五反田のウェブ&グラフィックデザインスタジオ:コスミックエンジンの社長ブログ

会社と教育

writer meijin writer 2011年01月05日 22:09

デザインの仕事は、知識商売。

僕がグラフィックの仕事を始めたのは15年くらい前、丁度DTPによるデザイン制作のフローが確立し始めた頃で、僕はいきなりDTPから始めた第一世代くらいだと思うのだけど、一般にはデザイナーの仕事はちょっと特殊な知識やスキルが必要だった。
手作業も多かったから、駆け出しのデザイナーに与えられる仕事はカラス口でひたすら線を引いたり、先輩デザイナーの使い走り程度の些末な仕事だったり・・・つまり仕事の「要素」を繰り返して身体で覚えることをさせられていたと思う。
アイデアをつくる能力の他に、職人的な技能を磨くことが重要だったからだろう。
そういうことをしながら、先輩の仕事に関わり、見て技を盗んでいたんだと思う。
これはデザイナーに限ったことではないと思うけど、先輩の仕事を見て技を盗めと教わった人が多いはず。

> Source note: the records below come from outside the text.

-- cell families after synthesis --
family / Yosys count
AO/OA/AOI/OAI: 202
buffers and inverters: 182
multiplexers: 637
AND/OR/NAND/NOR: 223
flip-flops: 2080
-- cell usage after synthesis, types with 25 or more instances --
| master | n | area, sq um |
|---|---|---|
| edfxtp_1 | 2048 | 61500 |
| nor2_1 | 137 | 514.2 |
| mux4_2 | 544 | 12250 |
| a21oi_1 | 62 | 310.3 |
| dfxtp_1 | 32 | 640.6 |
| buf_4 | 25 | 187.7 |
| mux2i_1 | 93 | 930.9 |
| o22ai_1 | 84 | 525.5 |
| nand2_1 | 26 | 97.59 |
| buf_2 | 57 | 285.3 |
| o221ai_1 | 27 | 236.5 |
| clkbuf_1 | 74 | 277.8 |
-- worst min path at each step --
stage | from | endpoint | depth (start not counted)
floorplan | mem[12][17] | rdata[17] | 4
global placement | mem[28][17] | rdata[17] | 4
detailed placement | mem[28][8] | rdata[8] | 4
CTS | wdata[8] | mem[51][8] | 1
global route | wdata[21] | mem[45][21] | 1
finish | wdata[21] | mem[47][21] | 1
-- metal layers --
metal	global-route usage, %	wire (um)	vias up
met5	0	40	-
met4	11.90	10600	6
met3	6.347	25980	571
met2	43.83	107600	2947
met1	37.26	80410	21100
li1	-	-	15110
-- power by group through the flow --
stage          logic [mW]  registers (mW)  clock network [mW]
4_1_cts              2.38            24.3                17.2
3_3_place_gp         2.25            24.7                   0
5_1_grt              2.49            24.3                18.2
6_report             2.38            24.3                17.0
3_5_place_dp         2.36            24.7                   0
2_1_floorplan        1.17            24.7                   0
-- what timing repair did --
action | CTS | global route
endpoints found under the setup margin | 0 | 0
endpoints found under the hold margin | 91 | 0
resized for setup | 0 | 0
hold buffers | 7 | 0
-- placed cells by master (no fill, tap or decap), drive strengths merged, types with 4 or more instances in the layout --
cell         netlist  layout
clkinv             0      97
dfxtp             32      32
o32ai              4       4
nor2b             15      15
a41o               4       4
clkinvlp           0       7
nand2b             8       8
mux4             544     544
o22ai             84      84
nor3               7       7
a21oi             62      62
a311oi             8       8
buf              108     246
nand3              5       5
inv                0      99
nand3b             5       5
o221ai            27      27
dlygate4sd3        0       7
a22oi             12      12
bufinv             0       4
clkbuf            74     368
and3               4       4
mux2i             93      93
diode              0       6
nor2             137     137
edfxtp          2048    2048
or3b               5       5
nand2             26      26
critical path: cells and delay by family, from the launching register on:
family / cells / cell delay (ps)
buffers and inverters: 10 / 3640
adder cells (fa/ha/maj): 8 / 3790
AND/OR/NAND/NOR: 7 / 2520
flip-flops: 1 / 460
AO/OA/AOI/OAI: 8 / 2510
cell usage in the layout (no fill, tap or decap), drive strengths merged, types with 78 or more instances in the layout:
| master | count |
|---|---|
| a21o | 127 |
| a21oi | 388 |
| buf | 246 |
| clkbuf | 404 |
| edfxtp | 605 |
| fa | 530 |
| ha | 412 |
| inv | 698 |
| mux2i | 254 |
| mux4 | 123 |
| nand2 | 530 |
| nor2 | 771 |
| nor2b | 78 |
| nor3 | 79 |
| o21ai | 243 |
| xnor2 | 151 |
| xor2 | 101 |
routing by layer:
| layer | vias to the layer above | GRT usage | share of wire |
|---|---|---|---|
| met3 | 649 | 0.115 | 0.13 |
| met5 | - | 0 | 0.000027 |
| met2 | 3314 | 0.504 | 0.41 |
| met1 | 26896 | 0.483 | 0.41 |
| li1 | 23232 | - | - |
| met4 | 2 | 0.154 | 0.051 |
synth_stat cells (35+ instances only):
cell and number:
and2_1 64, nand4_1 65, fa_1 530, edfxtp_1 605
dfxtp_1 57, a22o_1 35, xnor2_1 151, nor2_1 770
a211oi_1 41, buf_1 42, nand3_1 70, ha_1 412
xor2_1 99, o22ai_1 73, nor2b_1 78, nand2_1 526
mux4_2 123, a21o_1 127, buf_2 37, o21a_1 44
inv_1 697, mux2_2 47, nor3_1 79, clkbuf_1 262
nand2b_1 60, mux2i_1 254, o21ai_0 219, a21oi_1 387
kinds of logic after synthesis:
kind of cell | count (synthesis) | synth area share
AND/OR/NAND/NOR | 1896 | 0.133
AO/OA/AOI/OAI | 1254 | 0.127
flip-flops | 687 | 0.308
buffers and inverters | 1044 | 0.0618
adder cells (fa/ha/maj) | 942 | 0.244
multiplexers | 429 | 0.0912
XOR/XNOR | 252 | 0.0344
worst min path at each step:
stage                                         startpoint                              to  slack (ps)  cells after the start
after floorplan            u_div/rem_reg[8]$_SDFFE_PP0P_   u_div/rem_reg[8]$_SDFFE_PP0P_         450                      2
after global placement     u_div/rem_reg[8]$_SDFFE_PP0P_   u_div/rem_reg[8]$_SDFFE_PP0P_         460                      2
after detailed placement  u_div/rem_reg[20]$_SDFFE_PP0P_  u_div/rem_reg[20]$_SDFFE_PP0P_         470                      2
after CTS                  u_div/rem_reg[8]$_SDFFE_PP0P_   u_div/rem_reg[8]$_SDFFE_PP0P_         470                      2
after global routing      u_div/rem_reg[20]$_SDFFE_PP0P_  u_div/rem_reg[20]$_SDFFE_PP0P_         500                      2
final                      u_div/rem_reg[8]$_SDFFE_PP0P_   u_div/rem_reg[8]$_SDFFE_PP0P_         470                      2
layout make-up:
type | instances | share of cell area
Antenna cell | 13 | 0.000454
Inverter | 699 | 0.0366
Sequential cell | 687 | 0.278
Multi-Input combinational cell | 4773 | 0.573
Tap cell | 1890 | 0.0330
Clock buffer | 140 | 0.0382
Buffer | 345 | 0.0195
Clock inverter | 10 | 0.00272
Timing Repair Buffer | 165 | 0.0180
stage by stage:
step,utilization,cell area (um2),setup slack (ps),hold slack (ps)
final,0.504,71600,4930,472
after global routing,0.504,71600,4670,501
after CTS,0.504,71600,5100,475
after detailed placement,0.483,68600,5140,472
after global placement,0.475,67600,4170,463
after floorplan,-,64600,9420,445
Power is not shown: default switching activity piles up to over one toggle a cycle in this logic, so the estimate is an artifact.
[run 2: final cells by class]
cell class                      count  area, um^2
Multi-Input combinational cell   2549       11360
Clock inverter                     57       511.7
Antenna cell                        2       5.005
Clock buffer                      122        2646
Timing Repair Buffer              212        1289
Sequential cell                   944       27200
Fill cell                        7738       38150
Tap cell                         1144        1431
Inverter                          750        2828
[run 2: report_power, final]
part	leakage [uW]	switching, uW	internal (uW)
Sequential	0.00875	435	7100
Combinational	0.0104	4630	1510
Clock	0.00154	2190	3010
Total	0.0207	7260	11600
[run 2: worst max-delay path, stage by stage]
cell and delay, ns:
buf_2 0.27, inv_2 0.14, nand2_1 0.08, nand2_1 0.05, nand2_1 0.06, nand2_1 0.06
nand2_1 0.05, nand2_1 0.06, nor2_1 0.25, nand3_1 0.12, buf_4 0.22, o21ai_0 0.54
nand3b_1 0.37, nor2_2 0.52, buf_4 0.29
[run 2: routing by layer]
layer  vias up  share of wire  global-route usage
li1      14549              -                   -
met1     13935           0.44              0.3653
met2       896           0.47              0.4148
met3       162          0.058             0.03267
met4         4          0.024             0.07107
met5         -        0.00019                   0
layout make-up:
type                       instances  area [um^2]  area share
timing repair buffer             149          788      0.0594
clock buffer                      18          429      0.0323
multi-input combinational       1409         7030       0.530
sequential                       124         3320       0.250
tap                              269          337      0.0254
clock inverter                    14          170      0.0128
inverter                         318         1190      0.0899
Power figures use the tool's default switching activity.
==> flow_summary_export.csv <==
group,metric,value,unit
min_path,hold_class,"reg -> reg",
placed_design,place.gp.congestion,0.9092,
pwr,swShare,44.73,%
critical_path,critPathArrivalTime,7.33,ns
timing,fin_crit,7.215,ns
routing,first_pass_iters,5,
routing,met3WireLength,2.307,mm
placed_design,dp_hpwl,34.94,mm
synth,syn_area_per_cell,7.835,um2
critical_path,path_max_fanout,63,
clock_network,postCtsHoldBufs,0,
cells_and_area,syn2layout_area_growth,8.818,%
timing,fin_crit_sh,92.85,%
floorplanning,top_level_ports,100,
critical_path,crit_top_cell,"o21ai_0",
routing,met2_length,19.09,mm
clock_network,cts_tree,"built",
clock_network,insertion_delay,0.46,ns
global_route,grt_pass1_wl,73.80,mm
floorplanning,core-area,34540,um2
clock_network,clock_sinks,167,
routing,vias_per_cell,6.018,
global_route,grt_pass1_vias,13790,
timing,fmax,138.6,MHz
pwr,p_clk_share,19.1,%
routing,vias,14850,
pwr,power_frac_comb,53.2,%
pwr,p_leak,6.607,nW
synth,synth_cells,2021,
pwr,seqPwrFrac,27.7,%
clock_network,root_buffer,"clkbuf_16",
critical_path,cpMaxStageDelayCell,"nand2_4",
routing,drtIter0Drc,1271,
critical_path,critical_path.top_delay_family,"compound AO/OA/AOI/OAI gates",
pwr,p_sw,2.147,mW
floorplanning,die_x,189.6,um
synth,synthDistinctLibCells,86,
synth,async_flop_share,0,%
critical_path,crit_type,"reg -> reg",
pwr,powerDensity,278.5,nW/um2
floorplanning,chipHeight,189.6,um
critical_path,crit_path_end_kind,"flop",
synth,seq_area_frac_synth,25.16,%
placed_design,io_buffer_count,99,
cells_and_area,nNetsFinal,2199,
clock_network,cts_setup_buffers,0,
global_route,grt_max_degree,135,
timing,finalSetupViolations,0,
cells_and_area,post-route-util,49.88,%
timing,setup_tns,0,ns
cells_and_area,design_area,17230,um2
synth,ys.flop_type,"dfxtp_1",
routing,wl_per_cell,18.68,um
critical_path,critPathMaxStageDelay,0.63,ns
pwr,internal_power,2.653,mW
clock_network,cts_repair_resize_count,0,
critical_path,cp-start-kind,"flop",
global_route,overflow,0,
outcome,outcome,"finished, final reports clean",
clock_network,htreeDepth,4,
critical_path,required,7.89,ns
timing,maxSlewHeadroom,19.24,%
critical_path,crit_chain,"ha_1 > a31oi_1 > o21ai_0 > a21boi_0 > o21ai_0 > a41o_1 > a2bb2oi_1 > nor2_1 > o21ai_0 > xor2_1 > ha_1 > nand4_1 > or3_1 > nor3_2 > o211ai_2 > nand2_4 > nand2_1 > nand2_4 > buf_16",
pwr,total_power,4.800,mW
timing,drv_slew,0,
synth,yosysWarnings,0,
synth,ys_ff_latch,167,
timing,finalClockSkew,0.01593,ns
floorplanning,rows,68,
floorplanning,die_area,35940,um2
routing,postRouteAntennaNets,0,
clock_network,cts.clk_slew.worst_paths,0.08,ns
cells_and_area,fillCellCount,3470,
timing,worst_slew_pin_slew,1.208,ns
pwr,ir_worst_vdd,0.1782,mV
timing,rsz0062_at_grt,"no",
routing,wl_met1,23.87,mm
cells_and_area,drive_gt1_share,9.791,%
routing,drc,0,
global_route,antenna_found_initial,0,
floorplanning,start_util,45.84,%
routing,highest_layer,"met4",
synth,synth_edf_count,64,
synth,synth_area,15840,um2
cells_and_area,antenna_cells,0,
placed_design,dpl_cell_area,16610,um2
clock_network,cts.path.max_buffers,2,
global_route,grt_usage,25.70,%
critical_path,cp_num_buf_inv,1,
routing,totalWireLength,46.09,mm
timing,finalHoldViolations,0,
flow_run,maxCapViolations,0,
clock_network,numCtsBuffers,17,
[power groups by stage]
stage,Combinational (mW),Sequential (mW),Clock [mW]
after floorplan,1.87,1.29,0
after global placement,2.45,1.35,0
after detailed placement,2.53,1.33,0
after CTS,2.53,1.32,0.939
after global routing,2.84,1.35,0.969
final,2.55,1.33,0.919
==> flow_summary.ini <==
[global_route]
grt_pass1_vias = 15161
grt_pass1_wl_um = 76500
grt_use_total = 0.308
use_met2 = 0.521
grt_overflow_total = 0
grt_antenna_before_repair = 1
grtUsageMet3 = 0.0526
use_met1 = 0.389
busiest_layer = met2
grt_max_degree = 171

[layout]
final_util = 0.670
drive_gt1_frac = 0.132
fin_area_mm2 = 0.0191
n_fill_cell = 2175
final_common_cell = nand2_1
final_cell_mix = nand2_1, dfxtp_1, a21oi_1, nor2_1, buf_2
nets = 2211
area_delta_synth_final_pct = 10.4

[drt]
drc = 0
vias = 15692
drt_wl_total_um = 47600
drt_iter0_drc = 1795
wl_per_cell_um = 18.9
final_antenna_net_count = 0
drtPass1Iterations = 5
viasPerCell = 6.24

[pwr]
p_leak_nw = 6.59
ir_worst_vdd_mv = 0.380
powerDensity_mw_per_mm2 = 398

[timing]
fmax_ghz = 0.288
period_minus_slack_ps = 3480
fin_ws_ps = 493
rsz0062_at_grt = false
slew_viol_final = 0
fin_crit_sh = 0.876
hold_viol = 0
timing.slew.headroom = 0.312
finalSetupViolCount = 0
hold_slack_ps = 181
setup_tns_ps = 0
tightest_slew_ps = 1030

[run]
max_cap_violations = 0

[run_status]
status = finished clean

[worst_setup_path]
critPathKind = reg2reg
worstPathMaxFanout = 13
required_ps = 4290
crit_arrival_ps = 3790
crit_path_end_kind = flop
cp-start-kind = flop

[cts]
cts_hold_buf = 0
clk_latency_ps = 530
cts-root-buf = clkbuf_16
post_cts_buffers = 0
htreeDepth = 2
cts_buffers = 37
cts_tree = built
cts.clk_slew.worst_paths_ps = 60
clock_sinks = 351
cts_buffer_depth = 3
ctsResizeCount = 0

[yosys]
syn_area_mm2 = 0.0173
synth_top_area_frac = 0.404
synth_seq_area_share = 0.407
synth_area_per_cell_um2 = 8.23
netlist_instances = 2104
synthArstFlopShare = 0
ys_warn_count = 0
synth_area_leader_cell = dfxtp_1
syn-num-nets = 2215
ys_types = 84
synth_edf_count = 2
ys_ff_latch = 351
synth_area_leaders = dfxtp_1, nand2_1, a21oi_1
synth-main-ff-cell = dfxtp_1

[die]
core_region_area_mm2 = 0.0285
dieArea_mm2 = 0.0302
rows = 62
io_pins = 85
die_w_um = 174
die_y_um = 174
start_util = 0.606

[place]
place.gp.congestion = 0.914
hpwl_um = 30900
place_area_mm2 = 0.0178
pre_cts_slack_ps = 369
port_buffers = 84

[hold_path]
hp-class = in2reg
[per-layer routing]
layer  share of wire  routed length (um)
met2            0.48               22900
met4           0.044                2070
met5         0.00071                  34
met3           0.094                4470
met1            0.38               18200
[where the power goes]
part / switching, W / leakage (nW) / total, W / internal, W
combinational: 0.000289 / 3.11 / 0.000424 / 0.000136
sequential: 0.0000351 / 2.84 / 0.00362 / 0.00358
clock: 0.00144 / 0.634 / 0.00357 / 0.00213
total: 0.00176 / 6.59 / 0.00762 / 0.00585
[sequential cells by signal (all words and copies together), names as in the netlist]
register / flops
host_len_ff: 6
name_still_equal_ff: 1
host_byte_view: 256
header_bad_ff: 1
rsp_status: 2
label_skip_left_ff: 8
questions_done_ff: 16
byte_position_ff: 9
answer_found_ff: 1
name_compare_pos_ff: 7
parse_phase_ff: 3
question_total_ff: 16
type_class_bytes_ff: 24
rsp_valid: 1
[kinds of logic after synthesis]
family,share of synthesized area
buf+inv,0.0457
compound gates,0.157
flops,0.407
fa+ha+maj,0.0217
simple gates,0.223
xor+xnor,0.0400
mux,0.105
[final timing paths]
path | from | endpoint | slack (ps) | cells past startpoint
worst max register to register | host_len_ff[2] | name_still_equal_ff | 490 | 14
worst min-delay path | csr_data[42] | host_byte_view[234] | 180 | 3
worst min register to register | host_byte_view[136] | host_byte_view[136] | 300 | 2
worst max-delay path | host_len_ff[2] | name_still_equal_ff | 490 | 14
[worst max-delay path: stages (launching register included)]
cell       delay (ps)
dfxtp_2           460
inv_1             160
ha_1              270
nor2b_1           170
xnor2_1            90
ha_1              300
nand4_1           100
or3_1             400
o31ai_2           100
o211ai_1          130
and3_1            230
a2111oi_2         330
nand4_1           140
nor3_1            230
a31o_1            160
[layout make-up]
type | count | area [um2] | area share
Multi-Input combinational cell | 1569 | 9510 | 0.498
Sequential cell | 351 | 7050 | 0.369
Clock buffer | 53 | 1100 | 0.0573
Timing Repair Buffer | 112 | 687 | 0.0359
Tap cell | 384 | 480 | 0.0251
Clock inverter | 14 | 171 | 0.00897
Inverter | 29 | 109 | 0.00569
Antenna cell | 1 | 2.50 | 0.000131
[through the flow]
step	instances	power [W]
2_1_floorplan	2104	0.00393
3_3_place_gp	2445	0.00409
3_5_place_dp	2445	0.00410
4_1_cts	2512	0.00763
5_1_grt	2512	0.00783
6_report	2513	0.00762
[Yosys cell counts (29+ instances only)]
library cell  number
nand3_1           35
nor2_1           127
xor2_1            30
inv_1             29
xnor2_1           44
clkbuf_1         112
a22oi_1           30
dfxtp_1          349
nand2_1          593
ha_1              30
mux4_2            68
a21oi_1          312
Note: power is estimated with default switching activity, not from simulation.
File: config.mk
export PLATFORM = sky130hd
export DESIGN_NAME = kdp_front
export DESIGN_NICKNAME = d
export VERILOG_FILES = /design/src/rtl/kdp_pkg.sv /design/src/rtl/kdp_front.sv
export SDC_FILE = /design/constraint.sdc
export NUM_CORES = 1
export LEC_CHECK = 0
export BUFFER_PORTS_ARGS = -buffer_cell sky130_fd_sc_hd__buf_2
export CAP_MARGIN = 0
export CORE_MARGIN = 8
export CORE_UTILIZATION = 40
export DETAILED_ROUTE_END_ITERATION = 6
export GPL_ROUTABILITY_DRIVEN = 0
export MAX_ROUTING_LAYER = met4
export PLACE_DENSITY = 0.65
export SLEW_MARGIN = 30
export SYNTH_ARGS = -nofsm -noshare
export SYNTH_HDL_FRONTEND = slang
export SYNTH_SLANG_ARGS = --single-unit
File: constraint.sdc
create_clock -name clk -period 2.8 [get_ports clk]
set_clock_uncertainty 0.2 [all_clocks]
set_input_delay 0.7 -clock clk [delete_from_list [all_inputs] [get_ports clk]]
set_output_delay 0.7 -clock clk [all_outputs]
set_load 0.01 [all_outputs]
File: src/rtl/kdp_pkg.sv
package kdp_pkg;

  localparam int MAX_ITEMS_DEF    = 32;
  localparam int MAX_CAPACITY_DEF = 255;
  localparam int VAL_W            = 21;
  localparam int WGT_W            = 8;
  localparam int ITV_W            = 16;
  localparam int CFG_W            = 8;

  localparam logic RK_VALUE  = 1'b0;
  localparam logic RK_WEIGHT = 1'b1;

  typedef struct packed {
    logic [WGT_W-1:0] weight;
    logic [ITV_W-1:0] value;
    logic             last;
  } kdp_item_t;

  typedef struct packed {
    logic             kind;
    logic [VAL_W-1:0] value;
    logic             dropped;
    logic             last;
  } kdp_result_t;

  typedef enum logic [3:0] {
    ST_CLEAR,
    ST_IDLE,
    ST_SWEEP,
    ST_DRAIN,
    ST_TR_INIT,
    ST_TR_BEST,
    ST_TR_RD,
    ST_TR_CHK,
    ST_EMIT
  } kdp_state_t;

endpackage

File: src/rtl/kdp_front.sv
module kdp_front (
  input  logic              clk,
  input  logic              rst_n,
  input  logic              in_valid,
  output logic              in_stall,
  input  kdp_pkg::kdp_item_t in_item,
  output logic              q_valid,
  output kdp_pkg::kdp_item_t q_item,
  input  logic              q_pop
);
  import kdp_pkg::*;

  kdp_item_t  buf_r [2];
  logic       wr_ptr_r;
  logic       rd_ptr_r;
  logic [1:0] cnt_r;
  logic       push;

  assign in_stall = (cnt_r == 2'd2);
  assign push     = in_valid && !in_stall;
  assign q_valid  = (cnt_r != 2'd0);
  assign q_item   = buf_r[rd_ptr_r];

  always_ff @(posedge clk) begin
    if (push) begin
      buf_r[wr_ptr_r] <= in_item;
    end
  end

  always_ff @(posedge clk) begin
    if (!rst_n) begin
      wr_ptr_r <= 1'b0;
      rd_ptr_r <= 1'b0;
      cnt_r    <= 2'd0;
    end else begin
      if (push) begin
        wr_ptr_r <= ~wr_ptr_r;
      end
      if (q_pop) begin
        rd_ptr_r <= ~rd_ptr_r;
      end
      cnt_r <= cnt_r + 2'(push) - 2'(q_pop);
    end
  end

endmodule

今や、そんな要素を繰り返したり、先輩の技を盗む必要なんてまるで無い。
磨くべき技能は、コンピュータがほとんどやってくれるからだ。
せいぜい、アプリケーションソフトの便利な使い方くらいしか、見て盗めるものなんて無い。
もはや、仕事は見て盗むものではなくなった。

にもかかわらず、相変わらず現場には教育という考え方が薄い。
「職場は学校じゃない」が皆の決まり文句だし。
この文句そのものは極めて正しいのだけど、解釈を間違えるととんでもない時代錯誤になる。
会社が学校(法人)であるという場合を除いたら、確かに学校じゃない。
でも、教育の現場であるという認識が必要。絶対に。

その理由、デザインの現場に限った話で言えば、こういうことになる。

かつて技能の習得は、文字通り身体で覚える体得だった。体得とは、ある動作を繰り返し行うことで動作を自動化していき、もっとも重要な部分に意識を集中させる。そして、沢山の経験の中からベストの答えを探し出す、という解決を行うことだと思う。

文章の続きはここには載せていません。